Placing a repository in a group sets the “wanted” option to “standard”, and applies the group.

$ git annex wanted .    # should output 'standard'
$ git annex wanted b2   # should output 'standard'
$ git annex group .     # should output 'client'
$ git annex group b2    # should output 'backup'

For more technical details, see the git annex help man pages for wanted, group, and preferred-content.

Restoring

You can’t trust a backup until you’ve successfully restored from it.

$ cd ~/tmp
$ git clone gcrypt::ssh://git-codecommit.us-east-1.amazonaws.com/v1/repos/annex-music
$ git annex enableremote b2
$ git annex get --from b2 'adele/21/01 rolling in the deep.flac'
get adele/21/01 rolling in the deep.flac (from b2...) 
(checksum...) ok        
(recording state in git...)

What Does the Cloud See?

Backblaze gets some rough information on post-compression file size, somewhat obscured by chunking. Depending on use, they may also get some minor information on file access patterns.

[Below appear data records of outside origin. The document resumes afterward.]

[config.mk]
export PLATFORM = sky130hd
export DESIGN_NAME = logic_gate_array_pipe
export DESIGN_NICKNAME = d
export VERILOG_FILES = /design/src/rtl/logic_gate_array_pipe.sv
export SDC_FILE = /design/constraint.sdc
export NUM_CORES = 1
export LEC_CHECK = 0
export CAP_MARGIN = 20
export CORE_AREA = 3 3 83 85
export CTS_BUF_LIST = sky130_fd_sc_hd__clkbuf_16
export CTS_CLUSTER_DIAMETER = 80
export CTS_CLUSTER_SIZE = 8
export DETAILED_ROUTE_END_ITERATION = 10
export DIE_AREA = 0 0 86 88
export DONT_BUFFER_PORTS = 1
export PLACE_DENSITY = 0.58
export SYNTH_ARGS = -nofsm -noshare
export SYNTH_HDL_FRONTEND = slang
export SYNTH_SLANG_ARGS = --single-unit
export TNS_END_PERCENT = 5
[constraint.sdc]
create_clock -name clk -period 4.2 [get_ports clk]
set_clock_uncertainty 0.1 [all_clocks]
set_input_delay 0.63 -clock clk [delete_from_list [all_inputs] [get_ports clk]]
set_output_delay 0.63 -clock clk [all_outputs]
set_load 0.03 [all_outputs]
--- src/rtl/ram_row_loader_if.sv ---
// Bus bundle for ram_row_loader: load request, input word stream, RAM write port and status.
//   master : requester / stream source / RAM observer
//   slave  : the loader
interface ram_row_loader_if #(
  parameter int unsigned ADDR_WIDTH   = 12,
  parameter int unsigned MAX_FEATURES = 15,
  parameter int unsigned LENGTH       = 16,
  parameter int unsigned DATA_WIDTH   = LENGTH * (MAX_FEATURES + 1)
);
  logic                                        start;
  logic [ADDR_WIDTH-1:0]                       num_points;
  logic [ram_loader_pkg::NumFeaturesWidth-1:0] num_features;
  logic [LENGTH-1:0]                           in_data;
  logic                                        in_valid;
  logic                                        in_ready;
  logic [ADDR_WIDTH-1:0]                       ram_addr;
  logic [DATA_WIDTH-1:0]                       ram_data;
  logic                                        ram_we;
  logic                                        ram_oe;
  logic                                        ram_drive;
  logic                                        busy;
  logic                                        done;
  logic                                        err;
  logic [ADDR_WIDTH-1:0]                       rows_written;

  modport master (
    output start, num_points, num_features, in_data, in_valid,
    input  in_ready, ram_addr, ram_data, ram_we, ram_oe, ram_drive, busy, done, err, rows_written
  );

  modport slave (
    input  start, num_points, num_features, in_data, in_valid,
    output in_ready, ram_addr, ram_data, ram_we, ram_oe, ram_drive, busy, done, err, rows_written
  );
endinterface

--- src/rtl/row_assembler.sv ---
// Builds one RAM row from a stream of words.
//   CLK, RST       : clock, synchronous active-high reset
//   clear_i        : zero the row and restart slot counting
//   load_i         : store word_i into the current slot
//   word_i         : incoming word
//   num_features_i : feature words per row; the word after them is y
//   last_o         : the next loaded word is the y word
//   row_o          : assembled row
module row_assembler
  import ram_loader_pkg::*;
#(
  parameter int unsigned MAX_FEATURES = 15,
  parameter int unsigned LENGTH       = 16,
  parameter int unsigned DATA_WIDTH   = LENGTH * (MAX_FEATURES + 1)
) (
  input  logic                        CLK,
  input  logic                        RST,
  input  logic                        clear_i,
  input  logic                        load_i,
  input  logic [LENGTH-1:0]           word_i,
  input  logic [NumFeaturesWidth-1:0] num_features_i,
  output logic                        last_o,
  output logic [DATA_WIDTH-1:0]       row_o
);

  logic [DATA_WIDTH-1:0]       row_q, row_d;
  logic [NumFeaturesWidth-1:0] idx_q, idx_d;
  int unsigned                 slot;

  assign last_o = (idx_q == num_features_i);
  assign row_o  = row_q;

  always_comb begin
    row_d = row_q;
    idx_d = idx_q;
    // y always lands in the top slot regardless of the feature count
    slot  = last_o ? MAX_FEATURES : 32'(idx_q);
    if (clear_i) begin
      row_d = '0;
      idx_d = '0;
    end else if (load_i) begin
      for (int unsigned s = 0; s <= MAX_FEATURES; s++) begin
        if (s == slot) row_d[s*LENGTH +: LENGTH] = word_i;
      end
      if (!last_o) idx_d = idx_q + 1'b1;
    end
  end

  always_ff @(posedge CLK) begin
    if (RST) begin
      row_q <= '0;
      idx_q <= '0;
    end else begin
      row_q <= row_d;
      idx_q <= idx_d;
    end
  end

endmodule
### config.mk
export PLATFORM = sky130hd
export DESIGN_NAME = grab_channels_n
export DESIGN_NICKNAME = d
export VERILOG_FILES = /design/src/rtl/grab_channels_n.sv
export SDC_FILE = /design/constraint.sdc
export NUM_CORES = 1
export LEC_CHECK = 0
export BUFFER_PORTS_ARGS = -buffer_cell sky130_fd_sc_hd__buf_2
export CORE_AREA = 5 5 142 144
export CTS_CLUSTER_SIZE = 24
export DETAILED_ROUTE_END_ITERATION = 10
export DIE_AREA = 0 0 147 149
export GPL_ROUTABILITY_DRIVEN = 1
export PLACE_DENSITY = 0.78
export SLEW_MARGIN = 15
export SYNTH_ARGS = -nofsm -noshare
export SYNTH_HDL_FRONTEND = slang
export SYNTH_SLANG_ARGS = --single-unit
### constraint.sdc
create_clock -name clk -period 9.09 [get_ports clk]
set_clock_uncertainty 0.2 [all_clocks]
set_input_delay 0.4545 -clock clk [delete_from_list [all_inputs] [get_ports clk]]
set_output_delay 0.4545 -clock clk [all_outputs]
set_load 0.02 [all_outputs]
### src/rtl/grab_channels_n.sv
// grab_channels_n: demultiplexes a burst-framed, interleaved I0,Q0,I1,Q1,...
// sample stream into N_CH I/Q pairs on a flat bus.
// A frame is collected in shadow registers and the whole output bus is
// committed on a single edge. Short bursts raise err_short, and over-long
// bursts (non-continuous mode only) raise err_long.
module grab_channels_n #(
    parameter int DW         = 16,
    parameter int N_CH       = 4,
    parameter int CONTINUOUS = 0
) (
    input  logic                 clk,
    input  logic                 rst,
    input  logic [DW-1:0]        stream_in,
    input  logic                 strobe_in,
    output logic [2*N_CH*DW-1:0] iq_out,
    output logic                 strobe_out,
    output logic                 err_short,
    output logic                 err_long,
    output logic [15:0]          frame_cnt
);

    localparam int FL = 2 * N_CH;
    localparam int CW = ($clog2(FL) < 1) ? 1 : $clog2(FL);
    localparam logic [CW-1:0] LAST = CW'(FL - 1);

    typedef enum logic [1:0] {IDLE, COLLECT, DONE, DROP} state_t;

    state_t                  state_reg, state_next;
    logic [CW-1:0]           cnt_reg, cnt_next;
    logic                    store_en;
    logic                    commit;
    logic                    err_short_next;
    logic                    err_long_next;

    logic [(FL-1)*DW-1:0]    sh_flat;
    logic [2*N_CH*DW-1:0]    iq_reg;
    logic                    strobe_out_reg;
    logic                    err_short_reg;
    logic                    err_long_reg;
    logic [15:0]             frame_cnt_reg;

    // State and sample-counter register
    always_ff @(posedge clk or posedge rst) begin
        if (rst) begin
            state_reg <= IDLE;
            cnt_reg   <= '0;
        end else begin
            state_reg <= state_next;
            cnt_reg   <= cnt_next;
        end
    end

    // Next-state logic: decides where each strobed sample goes and which pulse fires
    always_comb begin
        state_next     = state_reg;
        cnt_next       = cnt_reg;
        store_en       = 1'b0;
        commit         = 1'b0;
        err_short_next = 1'b0;
        err_long_next  = 1'b0;
        case (state_reg)
            IDLE: begin
                cnt_next = '0;
                if (strobe_in) begin
                    // cnt_reg is zero here, so this lands in sh[0]
                    store_en   = 1'b1;
                    cnt_next   = CW'(1);
                    state_next = COLLECT;
                end
            end
            COLLECT: begin
                if (strobe_in) begin
                    if (cnt_reg == LAST) begin
                        commit     = 1'b1;
                        cnt_next   = '0;
                        state_next = (CONTINUOUS != 0) ? COLLECT : DONE;
                    end else begin
                        store_en = 1'b1;
                        cnt_next = cnt_reg + CW'(1);
                    end
                end else begin
                    // A drop exactly on a frame boundary (continuous mode) is clean
                    err_short_next = (cnt_reg != '0);
                    cnt_next       = '0;
                    state_next     = IDLE;
                end
            end
            DONE: begin
                cnt_next = '0;
                if (strobe_in) begin
                    err_long_next = 1'b1;
                    state_next    = DROP;
                end else begin
                    state_next = IDLE;
                end
            end
            DROP: begin
                cnt_next = '0;
                if (!strobe_in) begin
                    state_next = IDLE;
                end
            end
            default: begin
                cnt_next   = '0;
                state_next = IDLE;
            end
        endcase
    end

    // Shadow registers: one per sample slot except the last, which is taken live
    generate
        for (genvar gi = 0; gi < FL - 1; gi++) begin : g_sh
            logic [DW-1:0] sh_reg;

            // Capture the sample addressed by the counter
            always_ff @(posedge clk or posedge rst) begin
                if (rst) begin
                    sh_reg <= '0;
                end else if (store_en && (cnt_reg == CW'(gi))) begin
                    sh_reg <= stream_in;
                end
            end

            assign sh_flat[gi*DW +: DW] = sh_reg;
        end
    endgenerate

    // Atomic frame commit plus the one-cycle status pulses and frame counter
    always_ff @(posedge clk or posedge rst) begin
        if (rst) begin
            iq_reg         <= '0;
            strobe_out_reg <= 1'b0;
            err_short_reg  <= 1'b0;
            err_long_reg   <= 1'b0;
            frame_cnt_reg  <= '0;
        end else begin
            strobe_out_reg <= commit;
            err_short_reg  <= err_short_next;
            err_long_reg   <= err_long_next;
            if (commit) begin
                iq_reg        <= {stream_in, sh_flat};
                frame_cnt_reg <= frame_cnt_reg + 16'd1;
            end
        end
    end

    assign iq_out     = iq_reg;
    assign strobe_out = strobe_out_reg;
    assign err_short  = err_short_reg;
    assign err_long   = err_long_reg;
    assign frame_cnt  = frame_cnt_reg;

endmodule

==> impl_metrics.toml, run 1 <==
[placed_design]
gp_congestion = 0.793
hpwl_microns = 14300
dp_cells = 1246
dp_slack_ns = 5.36
io_buffers = 165

[synthesis]
synth_edf_count = 0
synthTopCellsByArea = "dfrtp_1, nand2_1, mux2_2"
synthesis.area_sq_um = 10200
synth_area_per_cell_sq_um = 11.6
synthFlopType = "dfrtp_1"
synth_compound_area_share_pct = 0.245
syn_inst = 882
synthMuxAreaShare_pct = 13.4
synthSimpleGateAreaFrac_pct = 17.1
synth_cell_types = 33
synth_xor_xnor_area_share_pct = 1.28
synth_top_family_by_area = "simple AND/OR/NAND/NOR gates"
synth_top_cell_by_area = "dfrtp_1"
yosysSeqAreaShare_pct = 64.6
synthAdderAreaFrac_pct = 0.856
syn_nets = 908
async_reset_ff_share_pct = 100
synth_top_area_share_pct = 64.6
synth-seq-cells = 264
yosysWarnings = 0

[clock_network]
clkTransAtPathRegs_ns = 0.06
cts_max_level = 1
cts_root_buf = "clkbuf_16"
cts_sinks = 264
cts_made_buffers = 27
cts_resized = 0
clockBufferDepth = 3
clk_latency_ns = 0.52
cts_tree = "done"

[layout]
final_common_cell = "nand2_1"
num_antenna_cells = 0
fin_nets = 1069
largest_register_ffs = 128
syn_to_final_growth_pct = 17.9
final_cell_mix = "nand2_1, dfrtp_1, buf_2, mux2_2"
fin_cells = 1297
drive_gt1_share_pct = 29.2

[timing]
fin_setup_tns_ns = 0
hold_slack_ns = 0.0678
hold_viol = 0
setup_viol = 0
setup_ws_ns = 5.35
worstMarginPinSlew_ns = 0.982
min_period_over_period_pct = 41.1
slew_viol_final = 0
max_clock_freq_ghz = 0.268
period_needed_ns = 3.74
rsz0062_at_grt = "false"
slew_headroom_pct = 34.5

[critical_path]
crit_chain = "ha_1 -> ha_1 -> nand4_4 -> inv_4 -> buf_4 -> nand2_1 -> nand2_1"
cp.required_ns = 9.34
setup.worst_path.start_class = "flop"
cp_slowest_cell = "inv_4"
end_kind = "flop"
crit_family = "buffers and inverters"
path_max_fanout = 69
worstPathArrival_ns = 3.99
crit_type = "reg2reg"
critPathMaxStageDelay_ns = 0.88
critPathBufInv = 2

[route]
wl_microns = 22500
wl_per_cell_microns = 17.4
drt-initial-drc-count = 348
drc = 0
drtAntennaViolNets = 0
viasPerCell = 5.18
drtPass1Iterations = 5
vias = 6720

[floorplanning]
die_h_microns = 149
die_w_microns = 147
rows = 50
core_area_sq_um = 18600
initial_core_util_pct = 55.0
io_pins = 166
dieArea_sq_um = 21900

[global_routing]
antenna_found_initial = 0
grt_remaining_overflow = 0
grt_pass1_wl_microns = 37000
first_global_vias = 6840
grt_max_degree = 115
grt_usage_pct = 21.0

[power]
leakage_nw = 7.00
vdd_ir_drop_max_v = 0.000132
p_per_area_nw_per_um2 = 211

[min_path]
holdCritPathClass = "in2reg"

[flow_run]
maxCapViolations = 0

[outcome]
status = "complete, no violations"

File names are hashed and contents are encrypted.
File names are hashed and contents are encrypted.

AWS gets even less: encrypted git objects. This may reveal the rough size of the repository, and some usage patterns.

AWS gets encrypted git objects.
AWS gets encrypted git objects.

Conclusions

Git-annex is an impressive piece of software. However, it’s excellent customization comes at great cost. Non-standard configurations, like mine with B2 and git-remote-gcrypt can add a lot of complexity. The extensive documentation helps here, but is hindered by occasional issues, like the AWS CodeCommit and ssh caching bug I faced.2

The webapp and assistant make a lot of sense in trying to simplify the process by satisfying simpler more straightforward use-cases, papering over some of the complexities underneath. Unfortunately, the moment you veer off that path, it feels like learning git all over again.

I’m interested to see how git-annex evolves.


  1. This required hours of sleuthing and some reading of git-annex’s source code to figure out.

  2. Technically I think this is AWS’ fault, but it still hurts the usability.

The views expressed on this site are my own and do not reflect those of my employer.